Insurers exclude nuclear risks altogether, failing to account for the cascading financial effects of credible nuclear threats. In 2022, Berkshire Hathaway’s Vice Chairman of Insurance Operations Ajit Jain openly expressed his concerns about a “lack of ability to really estimate what our real exposure is in the event of a nuclear attack.” Instead, most insurance policies contain blanket nuclear exclusions, treating a Wellington winery the same as a Wall Street bank, even though the risks are worlds apart.

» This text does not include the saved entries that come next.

==> config.mk <==
export PLATFORM = sky130hd
export DESIGN_NAME = fsq_arbiter
export DESIGN_NICKNAME = d
export VERILOG_FILES = /design/src/rtl/fsq_arb_pkg.sv /design/src/rtl/fsq_arbiter_rr_pick.sv /design/src/rtl/fsq_arbiter.sv
export SDC_FILE = /design/constraint.sdc
export NUM_CORES = 1
export LEC_CHECK = 0
export ABC_AREA = 1
export CELL_PAD_IN_SITES_DETAIL_PLACEMENT = 0
export CELL_PAD_IN_SITES_GLOBAL_PLACEMENT = 1
export CORE_MARGIN = 1
export CORE_UTILIZATION = 30
export DETAILED_ROUTE_END_ITERATION = 12
export PLACE_DENSITY_LB_ADDON = 0.1
export SETUP_SLACK_MARGIN = 0.4
export SLEW_MARGIN = 20
export SYNTH_ARGS = -nofsm -noshare
export SYNTH_HDL_FRONTEND = slang
export SYNTH_SLANG_ARGS = --single-unit
==> constraint.sdc <==
create_clock -name clk -period 5 [get_ports clk]
set_input_delay 0.5 -clock clk [delete_from_list [all_inputs] [get_ports clk]]
set_output_delay 0.5 -clock clk [all_outputs]
set_load 0.03 [all_outputs]
==> src/rtl/fsq_arb_pkg.sv <==
// Shared types and sizing helpers for the squaring-unit arbiter.
package fsq_arb_pkg;

  localparam int unsigned FP_W = 32;

  typedef enum logic [2:0] {
    DRAIN,
    IDLE,
    ISSUE,
    WAIT,
    DONE
  } state_e;

  // Response payload returned to the owning requester.
  typedef struct packed {
    logic [FP_W-1:0] res;
    logic            err;
    logic            tmo;
  } rsp_t;

  function automatic int unsigned idx_w(input int unsigned n);
    return (n < 2) ? 1 : $clog2(n);
  endfunction

  // Wide enough to hold the larger of the watchdog and drain terminal counts.
  function automatic int unsigned cnt_w(input int unsigned a, input int unsigned b);
    int unsigned m;
    m = (a > b) ? a : b;
    return (m < 2) ? 1 : $clog2(m + 1);
  endfunction

endpackage

==> src/rtl/fsq_arbiter_rr_pick.sv <==
// Combinational round-robin picker: first set request at or above ptr_i, wrapping.
module fsq_arbiter_rr_pick #(
  parameter int unsigned N  = 4,
  parameter int unsigned IW = 2
) (
  input  logic [N-1:0]  req_i,
  input  logic [IW-1:0] ptr_i,
  output logic [IW-1:0] idx_o,
  output logic          vld_o
);

  // Scan from the farthest offset down so the nearest request is assigned last.
  always_comb begin : pick
    int unsigned sum;
    sum   = 0;
    idx_o = '0;
    vld_o = |req_i;
    for (int unsigned i = N; i > 0; i--) begin
      sum = 32'(ptr_i) + i - 1;
      if (sum >= N) sum = sum - N;
      if (req_i[IW'(sum)]) idx_o = IW'(sum);
    end
  end

endmodule

==> src/rtl/fsq_arbiter.sv <==
// Round-robin arbiter sharing one squaring unit, with response watchdog and
// a drain period after reset/timeout since the unit itself cannot be reset.
module fsq_arbiter
  import fsq_arb_pkg::*;
#(
  parameter int unsigned N_REQ     = 4,
  parameter int unsigned TIMEOUT   = 15,
  parameter int unsigned DRAIN_CYC = 8
) (
  input  logic                  clk,
  input  logic                  rst_n,
  input  logic [N_REQ-1:0]      req_i,
  input  logic [FP_W*N_REQ-1:0] x_i,
  output logic [N_REQ-1:0]      gnt_o,
  output logic [N_REQ-1:0]      done_o,
  output logic [FP_W-1:0]       res_o,
  output logic                  err_o,
  output logic                  tmo_o,
  output logic                  busy_o,
  output logic [FP_W-1:0]       u_x_o,
  output logic                  u_ri_o,
  input  logic [FP_W-1:0]       u_res_i,
  input  logic                  u_err_i,
  input  logic                  u_ro_i
);

  localparam int unsigned IW = idx_w(N_REQ);
  localparam int unsigned CW = cnt_w(TIMEOUT, DRAIN_CYC);
  localparam logic [CW-1:0] TMO_LAST = CW'(TIMEOUT - 1);
  localparam logic [CW-1:0] DRN_LAST = CW'(DRAIN_CYC - 1);
  localparam logic [IW-1:0] IDX_LAST = IW'(N_REQ - 1);

  state_e            state_q, state_d;
  logic [CW-1:0]     cnt_q, cnt_d;
  logic [IW-1:0]     ptr_q, ptr_d;
  logic [IW-1:0]     idx_q, idx_d;
  logic [N_REQ-1:0]  gnt_q, gnt_d;
  logic [N_REQ-1:0]  done_q, done_d;
  rsp_t              rsp_q, rsp_d;
  logic [FP_W-1:0]   ux_q, ux_d;
  logic              uri_q, uri_d;
  logic              busy_q, busy_d;

  logic [IW-1:0]     pick_idx;
  logic              pick_vld;
  logic [FP_W-1:0]   x_sel;

  fsq_arbiter_rr_pick #(
    .N  (N_REQ),
    .IW (IW)
  ) u_rr_pick (
    .req_i (req_i),
    .ptr_i (ptr_q),
    .idx_o (pick_idx),
    .vld_o (pick_vld)
  );

  // Operand of the current winner.
  always_comb begin
    x_sel = '0;
    for (int unsigned k = 0; k < N_REQ; k++) begin
      if (pick_idx == IW'(k)) x_sel = x_i[k*FP_W +: FP_W];
    end
  end

  always_comb begin
    state_d = state_q;
    cnt_d   = cnt_q;
    ptr_d   = ptr_q;
    idx_d   = idx_q;
    gnt_d   = gnt_q;
    done_d  = '0;
    rsp_d   = rsp_q;
    ux_d    = ux_q;
    uri_d   = 1'b0;

    case (state_q)
      DRAIN: begin
        if (cnt_q == DRN_LAST) state_d = IDLE;
        else                   cnt_d   = cnt_q + CW'(1);
      end

      IDLE: begin
        if (pick_vld) begin
          idx_d           = pick_idx;
          ux_d            = x_sel;
          gnt_d           = '0;
          gnt_d[pick_idx] = 1'b1;
          uri_d           = 1'b1;
          state_d         = ISSUE;
        end
      end

      ISSUE: begin
        cnt_d   = '0;
        state_d = WAIT;
      end

      // A response arriving on the terminal count still wins over the timeout.
      WAIT: begin
        if (u_ro_i) begin
          rsp_d         = '{res: u_res_i, err: u_err_i, tmo: 1'b0};
          done_d[idx_q] = 1'b1;
          state_d       = DONE;
        end else if (cnt_q == TMO_LAST) begin
          rsp_d         = '{res: '0, err: 1'b1, tmo: 1'b1};
          done_d[idx_q] = 1'b1;
          state_d       = DONE;
        end else begin
          cnt_d = cnt_q + CW'(1);
        end
      end

      DONE: begin
        ptr_d     = (idx_q == IDX_LAST) ? '0 : idx_q + IW'(1);
        gnt_d     = '0;
        rsp_d.tmo = 1'b0;
        if (rsp_q.tmo) begin
          cnt_d   = '0;
          state_d = DRAIN;
        end else begin
          state_d = IDLE;
        end
      end

      default: begin
        cnt_d   = '0;
        state_d = DRAIN;
      end
    endcase

    busy_d = (state_d != IDLE);
  end

  always_ff @(posedge clk or negedge rst_n) begin
    if (!rst_n) begin
      state_q <= DRAIN;
      cnt_q   <= '0;
      ptr_q   <= '0;
      idx_q   <= '0;
      gnt_q   <= '0;
      done_q  <= '0;
      rsp_q   <= '0;
      ux_q    <= '0;
      uri_q   <= 1'b0;
      busy_q  <= 1'b1;
    end else begin
      state_q <= state_d;
      cnt_q   <= cnt_d;
      ptr_q   <= ptr_d;
      idx_q   <= idx_d;
      gnt_q   <= gnt_d;
      done_q  <= done_d;
      rsp_q   <= rsp_d;
      ux_q    <= ux_d;
      uri_q   <= uri_d;
      busy_q  <= busy_d;
    end
  end

  assign gnt_o  = gnt_q;
  assign done_o = done_q;
  assign res_o  = rsp_q.res;
  assign err_o  = rsp_q.err;
  assign tmo_o  = rsp_q.tmo;
  assign busy_o = busy_q;
  assign u_x_o  = ux_q;
  assign u_ri_o = uri_q;

endmodule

Major financial hubs like London and New York appear in adversaries’ nuclear weapons targeting plans; a credible nuclear threat against these hubs, could jeopardise billions in real estate and equity markets. Modern just-in-time logistics means that even a strike with a ‘tactical’ nuclear weapon on Shenzhen’s ports could paralyze global tech manufacturing for the foreseeable future. And Jain believes that despite current nuclear exclusions, most regulators will still hold insurers accountable for secondary (knock-on) effects. In his words “they will rewrite the contracts and we will be required to pay.”

As geopolitical tensions continue to rise, the nuclear taboo is rapidly evaporating. Leaders in Finland, Germany, Japan, South Korea, Sweden, and Poland are openly expressing support for increased nuclear weapons stockpiles, while China is rapidly expanding its stockpile. We are inching closer to a nuclear detonation, and Buffett’s warning appears more pertinent: “There are going to be more accidents in connection with atomic weapons.” But who is paying attention?

The UN’s Wake-Up Call—And Who’s Hitting Snooze

The UN is finally taking notice. In November 2024, 144 nations (including China) voted to conduct the first comprehensive study on the economic and environmental consequences of nuclear war since the Cold War. This study will likely confirm what experts already fear: a nuclear conflict would collapse global supply chains, decimate food production, and wipe out trillions in economic value. Still, nuclear-armed states like the United Kingdom and France refuse to engage, dismissing the study as unnecessary—perhaps because acknowledging the financial impact would expose the absurdity of spending billions on weapons that could obliterate their own economies. If the study’s opponents are convinced that we “already know” these costs of nuclear war, they should remind pension fund managers whose portfolios assume that London will always be insurable.

Change is Possible

The financial sector already wields enormous power in shaping industries through ethical investment. The Don’t Bank on the Bomb campaign has pressured firms to divest from nuclear weapons, with the number of financial institutions invested in those companies dropping from 287 to 260 since the Treaty on the Prohibition of Nuclear Weapons (TPNW) entered into force. This exodus of capital sends a clear message: nuclear weapons are becoming toxic assets. Every year since the TPNW’s adoption, fewer institutions are willing to risk their reputations and portfolios on such controversial investments. Major players like Vanguard, Capital Group, and BlackRock remain top shareholders, but they face mounting pressure from ethically minded investors and activists. Morgan Stanley Capital International’s ESG methodology already penalizes companies that manufacture nuclear warheads, missiles, or components exclusively used in nuclear weapons.

The financial sector thrives on managing complex geopolitical risks. It makes little sense that the geopolitical risks of nuclear war are not factored in. With hundreds of billions invested in the nuclear deterrence gamble, the least our banks can do is calculate the odds.